モン人|古代からミャンマーで生きる先住民族

モン人

モン人はビルマ(現在のミャンマー)南部・タイ中西部に散在していた南アジア語系の先住民で、ドヴァーラヴァティーを建国したことで知られる。いちはやくインドの文化や仏教を取り入れ、周辺の東南アジア諸国に影響を与えた。ドヴァーラヴァティーの滅亡後はペグーなどの都市国家を建設している。

ドヴァーラヴァティー

ドヴァーラヴァティーは7世紀ごろ、チャオプラヤ(メナム)川下流域にモン人によって建国された国家である。唐への交易(朝貢)を足がかりに発展した。
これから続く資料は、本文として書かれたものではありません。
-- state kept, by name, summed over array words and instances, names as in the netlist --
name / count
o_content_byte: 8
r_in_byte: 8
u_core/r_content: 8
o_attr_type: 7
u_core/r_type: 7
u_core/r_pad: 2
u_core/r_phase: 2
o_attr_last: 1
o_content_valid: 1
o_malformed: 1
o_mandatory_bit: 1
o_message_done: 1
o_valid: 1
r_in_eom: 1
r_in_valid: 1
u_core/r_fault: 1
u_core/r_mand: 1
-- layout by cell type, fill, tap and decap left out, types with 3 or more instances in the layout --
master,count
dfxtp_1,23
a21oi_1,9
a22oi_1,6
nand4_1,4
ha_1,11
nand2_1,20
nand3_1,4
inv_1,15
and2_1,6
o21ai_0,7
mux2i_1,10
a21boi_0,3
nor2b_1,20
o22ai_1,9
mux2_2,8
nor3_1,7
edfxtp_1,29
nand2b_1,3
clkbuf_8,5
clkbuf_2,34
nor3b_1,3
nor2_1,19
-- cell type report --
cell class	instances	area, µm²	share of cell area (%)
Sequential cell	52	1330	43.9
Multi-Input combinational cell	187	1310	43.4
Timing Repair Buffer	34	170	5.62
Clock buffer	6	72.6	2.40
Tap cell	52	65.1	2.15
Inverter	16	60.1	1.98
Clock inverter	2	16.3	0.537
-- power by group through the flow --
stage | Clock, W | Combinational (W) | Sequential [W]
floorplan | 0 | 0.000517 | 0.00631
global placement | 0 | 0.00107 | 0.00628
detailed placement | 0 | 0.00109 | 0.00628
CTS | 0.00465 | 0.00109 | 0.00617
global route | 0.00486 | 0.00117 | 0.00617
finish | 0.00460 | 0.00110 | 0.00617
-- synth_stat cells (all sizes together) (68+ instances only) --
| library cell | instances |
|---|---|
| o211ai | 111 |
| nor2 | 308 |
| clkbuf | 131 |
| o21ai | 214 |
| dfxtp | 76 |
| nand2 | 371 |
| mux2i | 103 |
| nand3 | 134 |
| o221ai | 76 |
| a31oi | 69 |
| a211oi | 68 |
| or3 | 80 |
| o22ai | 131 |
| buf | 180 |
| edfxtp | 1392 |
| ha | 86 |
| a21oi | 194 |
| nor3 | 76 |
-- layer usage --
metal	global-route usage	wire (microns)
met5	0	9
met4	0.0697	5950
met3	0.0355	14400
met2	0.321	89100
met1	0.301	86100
File: src/rtl/lahs_avg_div.sv
// Window sum divided by the window length, by reciprocal multiplication.
module lahs_avg_div #(
  parameter int WINDOW_LEN = 16,
  parameter int SUM_W      = 20
) (
  input  logic [SUM_W-1:0]           sum,
  output logic [lahs_pkg::LUX_W-1:0] avg
);
  import lahs_pkg::*;

  // exact floor for every sum below 2^SUM_W: rounding error stays under 1/WINDOW_LEN
  localparam int SHIFT = SUM_W + $clog2(WINDOW_LEN);
  localparam int M_W   = SUM_W + 1;
  localparam longint unsigned ONE_L   = 1;
  localparam longint unsigned RECIP_L =
    ((ONE_L << SHIFT) + WINDOW_LEN - 1) / WINDOW_LEN;
  localparam logic [M_W-1:0] RECIP = M_W'(RECIP_L);

  logic [SUM_W+M_W-1:0] prod;

  assign prod = sum * RECIP;
  assign avg  = prod[SHIFT +: LUX_W];

endmodule

File: src/rtl/lux_average_headlight_switch.sv
// Top level of the lux average headlight switch.
// Each accepted item is one light-sensor result word (exponent in bits 15..12,
// mantissa in bits 11..0). The block turns it into whole lux, floor of
// (mantissa << exponent) / 100 saturated at 65535, keeps a ring window of the
// last WINDOW_LEN lux values with a running sum, and from the WINDOW_LEN-th item
// after reset on reports the floored window average (zero before that, with
// average_valid low). The headlight turns off when the exact window average
// exceeds the night threshold and turns on when the exact unsaturated reading
// of the item lies below it; light_changed flags each switch. One item is
// accepted every cycle while the output is not stalled; each item passes the
// pipeline input register and then the conversion, window update and divide
// stages, each closed by a register, before its result reaches the output. The
// whole pipeline holds while a result waits at the output.
// The window needs no clearing pass: a valid bit per slot makes an unwritten
// slot read as zero straight after reset. The night threshold resets to 40; the
// user must write it through the cfg port only while no item is in flight, which
// the block itself does not enforce. It applies to the next item accepted.
module lux_average_headlight_switch #(
  parameter int WINDOW_LEN = 16
) (
  input  logic                             clk,
  input  logic                             rst_n,
  // in_tdata: raw_reading[15:0]
  input  logic                             in_tvalid,
  output logic                             in_tready,
  input  logic [lahs_pkg::RAW_W-1:0]       in_tdata,
  // out_tdata: lux_value[15:0], average_lux[31:16], average_valid[32],
  //            headlight_on[33], light_changed[34], zero fill [39:35]
  output logic                             out_tvalid,
  input  logic                             out_tready,
  output logic [lahs_pkg::OUT_TDATA_W-1:0] out_tdata,
  // cfg_data: night_threshold[15:0]
  input  logic                             cfg_valid,
  output logic                             cfg_ready,
  input  logic [lahs_pkg::LUX_W-1:0]       cfg_data
);
  import lahs_pkg::*;

  localparam int SUM_W = LUX_W + $clog2(WINDOW_LEN);

  logic               adv;

  // threshold in the two scales the lamp tests compare against
  logic [NIGHT_W-1:0] thr100_r;
  logic [SUM_W-1:0]   thrn_r;

  logic               s1_vld_r;
  logic [RAW_W-1:0]   s1_raw_r;
  lux_res_t           conv;

  logic               s2_vld_r;
  logic [LUX_W-1:0]   s2_lux_r;
  logic               s2_night_r;
  win_ctl_t           win_ctl;
  logic [SUM_W-1:0]   win_sum;
  logic               win_avg_ok;
  logic               win_full;

  logic               lamp_r;
  logic               lamp_nxt;
  logic               turn_off;
  logic               turn_on;

  logic               s3_vld_r;
  logic [LUX_W-1:0]   s3_lux_r;
  logic [SUM_W-1:0]   s3_sum_r;
  logic               s3_avg_ok_r;
  logic               s3_lamp_r;
  logic               s3_chg_r;
  logic [LUX_W-1:0]   avg;

  logic               out_vld_r;
  logic [LUX_W-1:0]   out_lux_r;
  logic [LUX_W-1:0]   out_avg_r;
  logic               out_avg_ok_r;
  logic               out_lamp_r;
  logic               out_chg_r;

  // advance every stage together unless a result is stuck at the output
  assign adv       = !out_vld_r || out_tready;
  assign in_tready = adv;
  assign cfg_ready = 1'b1;

  always_ff @(posedge clk) begin
    if (!rst_n) begin
      thr100_r <= NIGHT_W'(THR_RESET) * LUX_SCALE;
      thrn_r   <= SUM_W'(THR_RESET) * SUM_W'(WINDOW_LEN);
    end else if (cfg_valid) begin
      thr100_r <= NIGHT_W'(cfg_data) * LUX_SCALE;
      thrn_r   <= SUM_W'(cfg_data) * SUM_W'(WINDOW_LEN);
    end
  end

  // convert the registered raw word to lux and the night flag
  lahs_lux_conv u_conv (
    .raw    (s1_raw_r),
    .thr100 (thr100_r),
    .res    (conv)
  );

  // read the evicted slot as the item enters stage two, write it on leaving
  assign win_ctl.rd_en = adv && s1_vld_r;
  assign win_ctl.wr_en = adv && s2_vld_r;

  lahs_window #(
    .WINDOW_LEN (WINDOW_LEN),
    .SUM_W      (SUM_W)
  ) u_window (
    .clk     (clk),
    .rst_n   (rst_n),
    .ctl     (win_ctl),
    .wr_lux  (s2_lux_r),
    .new_sum (win_sum),
    .avg_ok  (win_avg_ok),
    .full    (win_full)
  );

  // turn-off wins; turn-on only while the lamp is off
  assign turn_off = lamp_r && win_avg_ok && (win_sum > thrn_r);
  assign turn_on  = s2_night_r && !lamp_r;
  assign lamp_nxt = turn_off ? 1'b0 : (turn_on ? 1'b1 : lamp_r);

  lahs_avg_div #(
    .WINDOW_LEN (WINDOW_LEN),
    .SUM_W      (SUM_W)
  ) u_div (
    .sum (s3_sum_r),
    .avg (avg)
  );

  always_ff @(posedge clk) begin
    if (!rst_n) begin
      s1_vld_r  <= 1'b0;
      s2_vld_r  <= 1'b0;
      s3_vld_r  <= 1'b0;
      out_vld_r <= 1'b0;
      lamp_r    <= 1'b0;
    end else if (adv) begin
      s1_vld_r  <= in_tvalid;
      s2_vld_r  <= s1_vld_r;
      s3_vld_r  <= s2_vld_r;
      out_vld_r <= s3_vld_r;
      if (s2_vld_r) begin
        lamp_r <= lamp_nxt;
      end
    end
  end

  always_ff @(posedge clk) begin
    if (adv) begin
      s1_raw_r     <= in_tdata;
      s2_lux_r     <= conv.lux;
      s2_night_r   <= conv.night;
      s3_lux_r     <= s2_lux_r;
      s3_sum_r     <= win_sum;
      s3_avg_ok_r  <= win_avg_ok;
      s3_lamp_r    <= lamp_nxt;
      s3_chg_r     <= turn_off || turn_on;
      out_lux_r    <= s3_lux_r;
      out_avg_r    <= s3_avg_ok_r ? avg : '0;
      out_avg_ok_r <= s3_avg_ok_r;
      out_lamp_r   <= s3_lamp_r;
      out_chg_r    <= s3_chg_r;
    end
  end

  assign out_tvalid = out_vld_r;
  assign out_tdata  = {5'b0, out_chg_r, out_lamp_r, out_avg_ok_r, out_avg_r, out_lux_r};

  // no average is reported before the window has filled
  a_avg_zero_until_valid : assert property (@(posedge clk) disable iff (!rst_n)
    (out_vld_r && !out_avg_ok_r) |-> (out_avg_r == '0))
    else $error("average reported before the window filled");

  // the lamp only switches off against a valid average
  a_off_needs_avg : assert property (@(posedge clk) disable iff (!rst_n)
    (s3_vld_r && s3_chg_r && !s3_lamp_r) |-> s3_avg_ok_r)
    else $error("headlight switched off without a valid average");

  // once full, the window stays full until reset
  a_full_sticky : assert property (@(posedge clk) disable iff (!rst_n)
    win_full |=> win_full)
    else $error("window-full flag dropped");

endmodule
上座部仏教が信仰され、仏教建築と彫刻を多く残した。ドヴァーラヴァティーは11世紀ごろ滅亡したが、その後、モン人は、ミャンマー南部のタトンやペグーなどに数王国をたてた。

ペグー

ペグーは、9世紀頃モン人が建てた港市国家でベンガル湾交易で栄えた。

仏教

モン人らは、東南アジアではいち早くスリランカ系の上座部仏教が信仰され、独特の寺院建築、仏像彫刻を残した。早くからインド系文化を受容し、周辺地域に影響を与えた。

滅亡

最終的には、ミャンマー人・タイ人の諸国に圧迫され、しだいに衰えた。現在ではモン人は少数民族として残されている。